I also taught them Glory to Rome. I taught it slightly better than I did for my first play (see the last game group session report), but they still managed to do nearly every step wrong over and over again. One would think that, after doing a step wrong a few times and being told how to do it correctly, they would finally do it right; apparently the brain needs to truly understand certain processes before it can accept instruction on them.
Unlike my previous game, no one built any game-ending buildings, so we played until the deck ran out (only two sites left). I didn't think I was in last place, but I also wasn't sure that I was winning. I actually was winning, it turns out, until my brother dropped a late building that gave him 1 point for each 2 resources left in his stockpile, and with that he beat me by 1 point.
The blue cards (move to the Vault) were very scarce, for some reason.
Lastly, we played some Magic, two against two. Each team had 40 points. My brother likes to fix games to complement the strategies that he likes to play, rather than go through the work or gain the experience required to actually play the game as it was designed; occasionally I fix games, too, but nowhere near as radically as he does, and only after reading up on other people's experiences first, to be sure that I'm not being myopic.
For Magic, my brother plays that each player gets to pick 60 cards from the collection at random. Then, for every two gold cards the player tosses out, they can pick one more card of any specific color that they like. Then they can pick 8 more cards of any specific color or colors that they like. That's the draft.
Each player can, at any point during the game and only once, toss a non-land card from his hand and pick a random land from the deck. In addition, all lands automatically have "Cycling 2".

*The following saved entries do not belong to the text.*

## src/rtl/axi_lite_mem_slave_if.sv

```systemverilog
// AXI4-Lite bus bundle for a single master/slave link (no clock or reset inside).
// Write strobes carry one extra upper bit that is kept for compatibility with the wider bus and has no effect.
interface axi_lite_mem_slave_if #(
    parameter int DATA_WIDTH = 32,
    parameter int ADDR_WIDTH = 8,
    parameter int RESP_WIDTH = 3
);
    logic [ADDR_WIDTH-1:0]   awaddr;
    logic                    awvalid;
    logic                    awready;
    logic [DATA_WIDTH-1:0]   wdata;
    logic [DATA_WIDTH/8:0]   wstrb;
    logic                    wvalid;
    logic                    wready;
    logic [RESP_WIDTH-1:0]   bresp;
    logic                    bvalid;
    logic                    bready;
    logic [ADDR_WIDTH-1:0]   araddr;
    logic                    arvalid;
    logic                    arready;
    logic [DATA_WIDTH-1:0]   rdata;
    logic [RESP_WIDTH-1:0]   rresp;
    logic                    rvalid;
    logic                    rready;

    modport slave (
        input  awaddr, awvalid, wdata, wstrb, wvalid, bready, araddr, arvalid, rready,
        output awready, wready, bresp, bvalid, arready, rdata, rresp, rvalid
    );

    modport master (
        output awaddr, awvalid, wdata, wstrb, wvalid, bready, araddr, arvalid, rready,
        input  awready, wready, bresp, bvalid, arready, rdata, rresp, rvalid
    );
endinterface

```

## src/rtl/axi_lite_mem_slave.sv

```systemverilog
// AXI4-Lite register memory: independent write (AW/W/B) and read (AR/R) engines over a small word array.
// Out-of-range accesses answer SLVERR and leave the memory untouched; all outputs are registered.
module axi_lite_mem_slave #(
    parameter int DATA_WIDTH = 32,
    parameter int ADDR_WIDTH = 8,
    parameter int RESP_WIDTH = 3,
    parameter int DEPTH      = 4,
    parameter int BASE_ADDR  = 0
) (
    input  logic                s_axi_aclk,
    input  logic                s_axi_aresetn,
    axi_lite_mem_slave_if.slave s_axi
);
    localparam int NB    = DATA_WIDTH / 8;
    localparam int IDX_W = $clog2(DEPTH);

    localparam logic [ADDR_WIDTH-1:0] BASE_A = ADDR_WIDTH'(BASE_ADDR);
    localparam logic [ADDR_WIDTH:0]   BASE_X = (ADDR_WIDTH + 1)'(BASE_ADDR);
    localparam logic [ADDR_WIDTH:0]   SPAN   = (ADDR_WIDTH + 1)'(DEPTH * 4);

    localparam logic [RESP_WIDTH-1:0] RESP_OKAY   = RESP_WIDTH'(0);
    localparam logic [RESP_WIDTH-1:0] RESP_SLVERR = RESP_WIDTH'(2);

    localparam logic [1:0] W_IDLE = 2'd0;
    localparam logic [1:0] W_WAIT = 2'd1;
    localparam logic [1:0] W_RESP = 2'd2;
    localparam logic [0:0] R_IDLE = 1'b0;
    localparam logic [0:0] R_RESP = 1'b1;

    // Offset is taken modulo 2**ADDR_WIDTH; the lower-bound compare rejects wrapped addresses.
    function automatic logic addr_in_range(input logic [ADDR_WIDTH-1:0] a);
        return ({1'b0, a} >= BASE_X) && ({1'b0, a - BASE_A} < SPAN);
    endfunction

    function automatic logic [IDX_W-1:0] word_index(input logic [ADDR_WIDTH-1:0] a);
        return IDX_W'((a - BASE_A) >> 2);
    endfunction

    logic [DATA_WIDTH-1:0] mem [DEPTH];

    logic [1:0]            w_state_reg;
    logic                  awready_reg, wready_reg, bvalid_reg;
    logic [RESP_WIDTH-1:0] bresp_reg;
    logic                  aw_held_reg, w_held_reg;
    logic [ADDR_WIDTH-1:0] awaddr_reg;
    logic [DATA_WIDTH-1:0] wdata_reg;
    logic [NB-1:0]         wstrb_reg;

    logic [0:0]            r_state_reg;
    logic                  arready_reg, rvalid_reg;
    logic [DATA_WIDTH-1:0] rdata_reg;
    logic [RESP_WIDTH-1:0] rresp_reg;

    logic                  aw_fire, w_fire, have_aw, have_w, wr_commit, wr_ok;
    logic [ADDR_WIDTH-1:0] wr_addr;
    logic [DATA_WIDTH-1:0] wr_data, wr_mask;
    logic [NB-1:0]         wr_strb;
    logic [IDX_W-1:0]      wr_idx, rd_idx;
    logic                  ar_fire, rd_ok;
    logic                  unused_strb_msb;

    // A beat arriving on this edge is used directly so AW and W may complete in the same cycle.
    assign aw_fire   = s_axi.awvalid & awready_reg;
    assign w_fire    = s_axi.wvalid & wready_reg;
    assign have_aw   = aw_held_reg | aw_fire;
    assign have_w    = w_held_reg | w_fire;
    assign wr_commit = (w_state_reg != W_RESP) && have_aw && have_w;
    assign wr_addr   = aw_fire ? s_axi.awaddr : awaddr_reg;
    assign wr_data   = w_fire ? s_axi.wdata : wdata_reg;
    assign wr_strb   = w_fire ? s_axi.wstrb[NB-1:0] : wstrb_reg;
    assign wr_ok     = addr_in_range(wr_addr);
    assign wr_idx    = word_index(wr_addr);

    assign unused_strb_msb = s_axi.wstrb[NB];

    generate
        for (genvar gi = 0; gi < NB; gi++) begin : g_byte_mask
            assign wr_mask[gi*8 +: 8] = {8{wr_strb[gi]}};
        end
    endgenerate

    assign ar_fire = s_axi.arvalid & arready_reg;
    assign rd_ok   = addr_in_range(s_axi.araddr);
    assign rd_idx  = word_index(s_axi.araddr);

    always_ff @(posedge s_axi_aclk or negedge s_axi_aresetn) begin
        if (!s_axi_aresetn) begin
            for (int i = 0; i < DEPTH; i++) begin
                mem[i] <= '0;
            end
        end else if (wr_commit && wr_ok) begin
            mem[wr_idx] <= (mem[wr_idx] & ~wr_mask) | (wr_data & wr_mask);
        end
    end

    always_ff @(posedge s_axi_aclk or negedge s_axi_aresetn) begin
        if (!s_axi_aresetn) begin
            w_state_reg <= W_IDLE;
            awready_reg <= 1'b0;
            wready_reg  <= 1'b0;
            bvalid_reg  <= 1'b0;
            bresp_reg   <= '0;
            aw_held_reg <= 1'b0;
            w_held_reg  <= 1'b0;
            awaddr_reg  <= '0;
            wdata_reg   <= '0;
            wstrb_reg   <= '0;
        end else begin
            case (w_state_reg)
                W_IDLE, W_WAIT: begin
                    if (wr_commit) begin
                        bvalid_reg  <= 1'b1;
                        bresp_reg   <= wr_ok ? RESP_OKAY : RESP_SLVERR;
                        awready_reg <= 1'b0;
                        wready_reg  <= 1'b0;
                        aw_held_reg <= 1'b0;
                        w_held_reg  <= 1'b0;
                        w_state_reg <= W_RESP;
                    end else begin
                        if (aw_fire) begin
                            awaddr_reg  <= s_axi.awaddr;
                            aw_held_reg <= 1'b1;
                        end
                        if (w_fire) begin
                            wdata_reg  <= s_axi.wdata;
                            wstrb_reg  <= s_axi.wstrb[NB-1:0];
                            w_held_reg <= 1'b1;
                        end
                        // Also raises both readies on the first edge after reset release.
                        awready_reg <= !have_aw;
                        wready_reg  <= !have_w;
                        w_state_reg <= (have_aw || have_w) ? W_WAIT : W_IDLE;
                    end
                end
                W_RESP: begin
                    if (s_axi.bready) begin
                        bvalid_reg  <= 1'b0;
                        awready_reg <= 1'b1;
                        wready_reg  <= 1'b1;
                        w_state_reg <= W_IDLE;
                    end
                end
                default: begin
                    w_state_reg <= W_IDLE;
                end
            endcase
        end
    end

    always_ff @(posedge s_axi_aclk or negedge s_axi_aresetn) begin
        if (!s_axi_aresetn) begin
            r_state_reg <= R_IDLE;
            arready_reg <= 1'b0;
            rvalid_reg  <= 1'b0;
            rdata_reg   <= '0;
            rresp_reg   <= '0;
        end else begin
            case (r_state_reg)
                R_IDLE: begin
                    if (ar_fire) begin
                        // Sees the pre-write word when a write commits to it on the same edge.
                        rdata_reg   <= rd_ok ? mem[rd_idx] : '0;
                        rresp_reg   <= rd_ok ? RESP_OKAY : RESP_SLVERR;
                        rvalid_reg  <= 1'b1;
                        arready_reg <= 1'b0;
                        r_state_reg <= R_RESP;
                    end else begin
                        arready_reg <= 1'b1;
                    end
                end
                default: begin
                    if (s_axi.rready) begin
                        rvalid_reg  <= 1'b0;
                        arready_reg <= 1'b1;
                        r_state_reg <= R_IDLE;
                    end
                end
            endcase
        end
    end

    assign s_axi.awready = awready_reg;
    assign s_axi.wready  = wready_reg;
    assign s_axi.bvalid  = bvalid_reg;
    assign s_axi.bresp   = bresp_reg;
    assign s_axi.arready = arready_reg;
    assign s_axi.rvalid  = rvalid_reg;
    assign s_axi.rdata   = rdata_reg;
    assign s_axi.rresp   = rresp_reg;
endmodule

```

## src/flat_wrapper.sv

```systemverilog
// flat-port wrapper written by rule: the top's interface ports become plain ports
module axi_lite_mem_slave_flat 
#(
    parameter int DATA_WIDTH = 32,
    parameter int ADDR_WIDTH = 8,
    parameter int RESP_WIDTH = 3,
    parameter int DEPTH      = 4,
    parameter int BASE_ADDR  = 0
)
  (s_axi_aclk, s_axi_aresetn, s_axi_awaddr, s_axi_awvalid, s_axi_wdata, s_axi_wstrb, s_axi_wvalid, s_axi_bready, s_axi_araddr, s_axi_arvalid, s_axi_rready, s_axi_awready, s_axi_wready, s_axi_bresp, s_axi_bvalid, s_axi_arready, s_axi_rdata, s_axi_rresp, s_axi_rvalid);
  axi_lite_mem_slave_if #(.DATA_WIDTH(DATA_WIDTH), .ADDR_WIDTH(ADDR_WIDTH), .RESP_WIDTH(RESP_WIDTH)) s_axi_i ();
  input  logic s_axi_aclk;
  input  logic s_axi_aresetn;
  input wire logic [$bits(s_axi_i.awaddr)-1:0] s_axi_awaddr;
  input wire logic [$bits(s_axi_i.awvalid)-1:0] s_axi_awvalid;
  input wire logic [$bits(s_axi_i.wdata)-1:0] s_axi_wdata;
  input wire logic [$bits(s_axi_i.wstrb)-1:0] s_axi_wstrb;
  input wire logic [$bits(s_axi_i.wvalid)-1:0] s_axi_wvalid;
  input wire logic [$bits(s_axi_i.bready)-1:0] s_axi_bready;
  input wire logic [$bits(s_axi_i.araddr)-1:0] s_axi_araddr;
  input wire logic [$bits(s_axi_i.arvalid)-1:0] s_axi_arvalid;
  input wire logic [$bits(s_axi_i.rready)-1:0] s_axi_rready;
  output wire logic [$bits(s_axi_i.awready)-1:0] s_axi_awready;
  output wire logic [$bits(s_axi_i.wready)-1:0] s_axi_wready;
  output wire logic [$bits(s_axi_i.bresp)-1:0] s_axi_bresp;
  output wire logic [$bits(s_axi_i.bvalid)-1:0] s_axi_bvalid;
  output wire logic [$bits(s_axi_i.arready)-1:0] s_axi_arready;
  output wire logic [$bits(s_axi_i.rdata)-1:0] s_axi_rdata;
  output wire logic [$bits(s_axi_i.rresp)-1:0] s_axi_rresp;
  output wire logic [$bits(s_axi_i.rvalid)-1:0] s_axi_rvalid;
  assign s_axi_i.awaddr = s_axi_awaddr;
  assign s_axi_i.awvalid = s_axi_awvalid;
  assign s_axi_i.wdata = s_axi_wdata;
  assign s_axi_i.wstrb = s_axi_wstrb;
  assign s_axi_i.wvalid = s_axi_wvalid;
  assign s_axi_i.bready = s_axi_bready;
  assign s_axi_i.araddr = s_axi_araddr;
  assign s_axi_i.arvalid = s_axi_arvalid;
  assign s_axi_i.rready = s_axi_rready;
  assign s_axi_awready = s_axi_i.awready;
  assign s_axi_wready = s_axi_i.wready;
  assign s_axi_bresp = s_axi_i.bresp;
  assign s_axi_bvalid = s_axi_i.bvalid;
  assign s_axi_arready = s_axi_i.arready;
  assign s_axi_rdata = s_axi_i.rdata;
  assign s_axi_rresp = s_axi_i.rresp;
  assign s_axi_rvalid = s_axi_i.rvalid;
  axi_lite_mem_slave #(.DATA_WIDTH(DATA_WIDTH), .ADDR_WIDTH(ADDR_WIDTH), .RESP_WIDTH(RESP_WIDTH), .DEPTH(DEPTH), .BASE_ADDR(BASE_ADDR)) u_core (.s_axi_aclk(s_axi_aclk), .s_axi_aresetn(s_axi_aresetn), .s_axi(s_axi_i));
endmodule
```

That's not to mention some of the rules that he gets wrong, but those at least he lets me correct.
I played partner with my brother against my nephew and a friend. We did a lot of damage, knocking them down from 40 to 16 while only taking 5 points of damage ourselves. However, their army kept getting bigger and better; this was partially due to one of our opponent's having miraculously picked nearly all of the better, newer cards during his random drafting. He finally slammed us for 19 points during one turn. We were reduced to pinging them, and it still took him four more rounds to finish us off.